Spatially Resolved Carrier Dynamics at MAPbBr3 Single Crystal-Electrode Interface

Despite the rapid progress in organic inorganic halide perovskites (OIHPs) for applications such as solar cells and detectors, knowledge of coupling between electronic and ionic charge carrier dynamics is so far limited. While the presence of dual-conduction channels is widely accepted, the precise physical mechanisms governing the impact of electronic (e.g. electrons and holes) and ionic conduction, especially interface phenomena, remain uncertain. The lack of understanding stems largely from the lack of appropriate tools to capture the electrochemical dynamics on the length scales of the local inhomogeneities present (e.g., interfaces, grain boundaries, space charge regions) and time scales over which the coupled dynamics take place. Here, we implement Kelvin probe force microscopy (KPFM) to explore the charge carrier dynamics at the methylammonium lead tribromide (MAPbBr(3)) single crystal-gold electrode interface. In this work, the temporal dynamics of the electric field and charge carrier distribution at the electrode interface is spatially visualized by time-resolved KPFM mapping. The results demonstrate an interplay of several phenomena, including charge injection, recombination, and ion migration, leading to an unbalanced charge dynamic at MAPbBr(3) single crystal-electrode interface under forward and reverse bias conditions explaining the origin of the current-voltage hysteresis in these devices.
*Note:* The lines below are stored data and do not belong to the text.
<file path="config.mk">
export PLATFORM = sky130hd
export DESIGN_NAME = i2c_master_byte_engine
export DESIGN_NICKNAME = d
export VERILOG_FILES = /design/src/rtl/core/i2cmbe_pkg.sv /design/src/rtl/core/i2cmbe_cfg.sv /design/src/rtl/core/i2cmbe_core.sv /design/src/rtl/core/i2c_master_byte_engine.sv
export VERILOG_INCLUDE_DIRS = /design/src /design/src/rtl/core
export SDC_FILE = /design/constraint.sdc
export NUM_CORES = 1
export LEC_CHECK = 0
export BUFFER_PORTS_ARGS = -buffer_cell sky130_fd_sc_hd__buf_2
export CAP_MARGIN = 20
export CORE_MARGIN = 3
export CORE_UTILIZATION = 41
export CTS_CLUSTER_DIAMETER = 200
export CTS_CLUSTER_SIZE = 8
export DETAILED_ROUTE_END_ITERATION = 16
export GPL_TIMING_DRIVEN = 0
export PLACE_DENSITY_LB_ADDON = 0.1
export SLEW_MARGIN = 0
export SYNTH_ARGS = -nofsm -noshare
export SYNTH_HDL_FRONTEND = slang
export SYNTH_HIERARCHICAL = 1
export SYNTH_SLANG_ARGS = --single-unit
</file>
<file path="constraint.sdc">
create_clock -name clk -period 4.8 [get_ports clk]
set_input_delay 0.48 -clock clk [delete_from_list [all_inputs] [get_ports clk]]
set_output_delay 0.48 -clock clk [all_outputs]
set_load 0.02 [all_outputs]
</file>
We contrast the bias-assisted charge dynamics under both illuminated and dark conditions, providing a comprehensive picture of overall carrier dynamics and interface properties in a MAPbBr(3) single crystal with lateral symmetric Au electrodes. Remarkably, illumination leads to the formation of a wider space charge region due to accumulation of negative charges (both electrons and halide ions) at the positive electrode, which can effectively screen the external electric field leading to lower charge extraction efficiency. The results suggest that the choice of contact or interfacial engineering can control the performance of OIHP devices without requiring modification of the material's bulk properties.